Putting Her Best Foot Forward

Putting Her Best Foot Forward

Last year, moments before the first big show of their recent monthlong tour of Central Asia, the dancers of New York’s Seán Curran Company received an ominous warning.

“We were told that the future of modern performing arts in Turkmenistan was on our shoulders,” says Elizabeth Coker Girón (M.A. ’10), the company’s associate artistic director and a current TC doctoral student in Motor Learning and Control.

The caution, from U.S. embassy staff hosting the company in Ashgabat, Turkmenistan’s capital, was no exaggeration.

In 2001, the country’s eccentric dictator, Saparmurat Niyazov, had banned ballet, opera and other arts deemed inconsistent with national values. Though Niyazov died in 2006, there had not been a single modern dance performance in the country prior to the Seán Curran Company’s State Department–sponsored tour.

Raising the stakes further, the current president would be watching the show via a live feed. A massive portrait of him would hang behind the dancers as they performed.

“Of course, that wasn’t in our stage set!” says Girón.

Yet despite the pressure and the odd setting, the performance turned out a greater success than Girón had allowed herself to hope for.  

“After the show people were screaming and crying,” she says. “They were asking for autographs. People were asking us to sign their bodies!”

The response, from a public starved for new performance, was testament to the power of dance to spark emotions. It underscored the ties between movement and imagination – a relationship that Girón explores as both a dancer and a scientist.
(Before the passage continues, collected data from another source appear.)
===== config.mk =====
export PLATFORM = sky130hd
export DESIGN_NAME = wdt_secure
export DESIGN_NICKNAME = d
export VERILOG_FILES = /design/src/rtl/wdt_pkg.sv /design/src/rtl/wdt_regs.sv /design/src/rtl/wdt_counter.sv /design/src/rtl/wdt_lfsr.sv /design/src/rtl/wdt_fsm.sv /design/src/rtl/wdt_secure.sv
export SDC_FILE = /design/constraint.sdc
export NUM_CORES = 1
export LEC_CHECK = 0
export ABC_AREA = 1
export BUFFER_PORTS_ARGS = -buffer_cell sky130_fd_sc_hd__buf_2
export CELL_PAD_IN_SITES_DETAIL_PLACEMENT = 0
export CELL_PAD_IN_SITES_GLOBAL_PLACEMENT = 1
export CORE_UTILIZATION = 46
export DETAILED_ROUTE_END_ITERATION = 16
export GPL_TIMING_DRIVEN = 0
export HOLD_SLACK_MARGIN = 0.05
export PLACE_DENSITY = 0.95
export SLEW_MARGIN = 20
export SYNTH_ARGS = -nofsm -noshare
export SYNTH_HDL_FRONTEND = slang
export SYNTH_HIERARCHICAL = 1
export SYNTH_SLANG_ARGS = --single-unit

===== constraint.sdc =====
create_clock -name clk -period 3.65 [get_ports clk]
set_input_delay 0.365 -clock clk [delete_from_list [all_inputs] [get_ports clk]]
set_output_delay 0.365 -clock clk [all_outputs]
set_load 0.05 [all_outputs]

===== src/rtl/wdt_pkg.sv =====
`timescale 1ns/1ps
package wdt_pkg;
    typedef enum logic [1:0] {
        WD_IDLE = 2'd0,
        WD_RUN  = 2'd1,
        WD_FIRE = 2'd2
    } wd_state_t;

    localparam int          ADDR_W      = 2;
    localparam logic [1:0]  ADDR_CTRL   = 2'd0;
    localparam logic [1:0]  ADDR_RELOAD = 2'd1;
    localparam logic [1:0]  ADDR_CLEAR  = 2'd2;

    localparam int          CTRL_EN_BIT  = 0;
    localparam int          CTRL_SEC_BIT = 1;

    localparam int          KEY_W    = 8;
    localparam logic [7:0]  KEY_TAPS = 8'h63;
endpackage


===== src/rtl/wdt_regs.sv =====
`timescale 1ns/1ps
module wdt_regs
    import wdt_pkg::*;
#(
    parameter int DATA_W = 16,
    parameter int CNT_W  = 16
) (
    input  logic              clk,
    input  logic              rst_n,
    input  logic              wr_en,
    input  logic [ADDR_W-1:0] wr_addr,
    input  logic [DATA_W-1:0] wr_data,
    input  logic              idle,
    output logic [CNT_W-1:0]  reload_q,
    output logic              secure_q,
    output logic              start,
    output logic              seed_wr,
    output logic [KEY_W-1:0]  seed_val,
    output logic              kick,
    output logic [KEY_W-1:0]  kick_val
);
    logic hit_ctrl, hit_reload, hit_clear;

    always_comb begin
        hit_ctrl   = wr_en && (wr_addr == ADDR_CTRL);
        hit_reload = wr_en && (wr_addr == ADDR_RELOAD);
        hit_clear  = wr_en && (wr_addr == ADDR_CLEAR);
    end

    always_ff @(posedge clk) begin
        if (!rst_n) begin
            reload_q <= '0;
            secure_q <= 1'b0;
        end else if (idle) begin
            if (hit_reload) reload_q <= wr_data[CNT_W-1:0];
            if (hit_ctrl)   secure_q <= wr_data[CTRL_SEC_BIT];
        end
    end

    always_comb begin
        start    = idle && hit_ctrl && wr_data[CTRL_EN_BIT];
        seed_wr  = idle && hit_clear;
        seed_val = wr_data[KEY_W-1:0];
        kick     = !idle && hit_clear;
        kick_val = wr_data[KEY_W-1:0];
    end
endmodule


===== src/rtl/wdt_counter.sv =====
`timescale 1ns/1ps
module wdt_counter #(
    parameter int CNT_W = 16
) (
    input  logic             clk,
    input  logic             rst_n,
    input  logic             clr,
    input  logic             load,
    input  logic [CNT_W-1:0] load_val,
    input  logic             dec,
    output logic [CNT_W-1:0] q,
    output logic             zero
);
    localparam logic [CNT_W-1:0] ONE = CNT_W'(1);

    always_ff @(posedge clk) begin
        if (!rst_n)     q <= '0;
        else if (clr)   q <= '0;
        else if (load)  q <= load_val;
        else if (dec)   q <= q - ONE;
    end

    assign zero = (q == '0);


    load_value_chk: assert property (@(posedge clk) disable iff (!rst_n)
        (load && !clr) |=> (q == $past(load_val)));


    count_down_chk: assert property (@(posedge clk) disable iff (!rst_n)
        (dec && !load && !clr && !zero) |=> (q == $past(q) - ONE));
endmodule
In Turkmenistan, Kazakhstan and Kyrgyzstan, the Seán Curran Company faced an arduous travel schedule and poor working conditions. Theaters were old, and some stages were even pocked with holes. One dancer broke his foot in the final performance. Yet these trials only fanned the group’s creative spark.

In Kyrgyzstan, for instance, the company met a local troupe who gave them a stirring performance, accompanied by traditional instruments, that moved them to tears – and to start planning a future collaboration between the two groups.
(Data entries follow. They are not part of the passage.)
### config.mk
export PLATFORM = sky130hd
export DESIGN_NAME = lch_combiner
export DESIGN_NICKNAME = d
export VERILOG_FILES = /design/src/rtl/lcc_pkg.sv /design/src/rtl/tmr_reg.sv /design/src/rtl/rate_counter.sv /design/src/rtl/lch_merge.sv /design/src/rtl/lch_combiner.sv
export SDC_FILE = /design/constraint.sdc
export NUM_CORES = 1
export LEC_CHECK = 0
export BUFFER_PORTS_ARGS = -buffer_cell sky130_fd_sc_hd__clkbuf_2
export CAP_MARGIN = 5
export CORE_UTILIZATION = 25
export DETAILED_ROUTE_END_ITERATION = 8
export SKIP_LAST_GASP = 1
export SLEW_MARGIN = 20
export SYNTH_ARGS = -nofsm -noshare
export SYNTH_HDL_FRONTEND = slang
export SYNTH_SLANG_ARGS = --single-unit
export TNS_END_PERCENT = 20
### constraint.sdc
create_clock -name clk -period 2.5 [get_ports clk]
set_clock_uncertainty 0.05 [all_clocks]
set_input_delay 0.125 -clock clk [delete_from_list [all_inputs] [get_ports clk]]
set_output_delay 0.125 -clock clk [all_outputs]
set_load 0.02 [all_outputs]
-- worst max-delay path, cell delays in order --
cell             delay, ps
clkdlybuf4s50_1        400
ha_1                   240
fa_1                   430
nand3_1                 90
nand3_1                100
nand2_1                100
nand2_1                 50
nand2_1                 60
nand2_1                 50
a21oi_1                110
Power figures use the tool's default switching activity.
--- config.mk ---
export PLATFORM = sky130hd
export DESIGN_NAME = dual_refdiv
export DESIGN_NICKNAME = d
export VERILOG_FILES = /design/src/rtl/refdiv_pkg.sv /design/src/rtl/refdiv_wake.sv /design/src/rtl/refdiv_counter.sv /design/src/rtl/refdiv_halver.sv /design/src/rtl/dual_refdiv.sv
export SDC_FILE = /design/constraint.sdc
export NUM_CORES = 1
export LEC_CHECK = 0
export ABC_AREA = 1
export CAP_MARGIN = 40
export CORE_ASPECT_RATIO = 2
export CORE_MARGIN = 2
export CORE_UTILIZATION = 45
export DETAILED_ROUTE_END_ITERATION = 6
export PLACE_DENSITY_LB_ADDON = 0.15
export SLEW_MARGIN = 20
export SYNTH_ARGS = -nofsm -noshare
export SYNTH_HDL_FRONTEND = slang
export SYNTH_HIERARCHICAL = 1
export SYNTH_SLANG_ARGS = --single-unit
--- constraint.sdc ---
create_clock -name clk -period 2.7 [get_ports clk]
set_clock_uncertainty 0.2 [all_clocks]
set_input_delay 0.54 -clock clk [delete_from_list [all_inputs] [get_ports clk]]
set_output_delay 0.54 -clock clk [all_outputs]
set_load 0.05 [all_outputs]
“This kind of tour is what makes us work,” Girón says. She cites the great German choreographer Pina Bausch, who would sketch new pieces sparked by locations where her company toured. “It’s the most inspiring experience.”  

At TC, Girón’s doctoral research in motor learning concerns another way in which the imagination shapes movement and dance – this time at the microscopic level of motor neurons.

Working with Assistant Professor of Movement Sciences and Learning Tara McIsaac, Girón studies motor imagery – the process through which humans visualize themselves making a movement without actually making it. It’s an important subject in sports research, Girón says, with relevance to dance as well.

“I’m interested in how motor imagery changes the way people actually move,” she says.

While many of her colleagues form their research questions by working with clinical populations, Girón says she finds her ideas in the studio, interviewing numerous dancers to better understand how motor imagery feeds back into performance in the dance setting.

“Dancers are so smart,” she says. “They have a very systematic way of thinking. I think it comes from the way they are trained.”

For Girón, who once thought she’d become a physical therapist, the emerging field of dance science is allowing her to fulfill her dream: “I get to be an academic and still be in the studio.”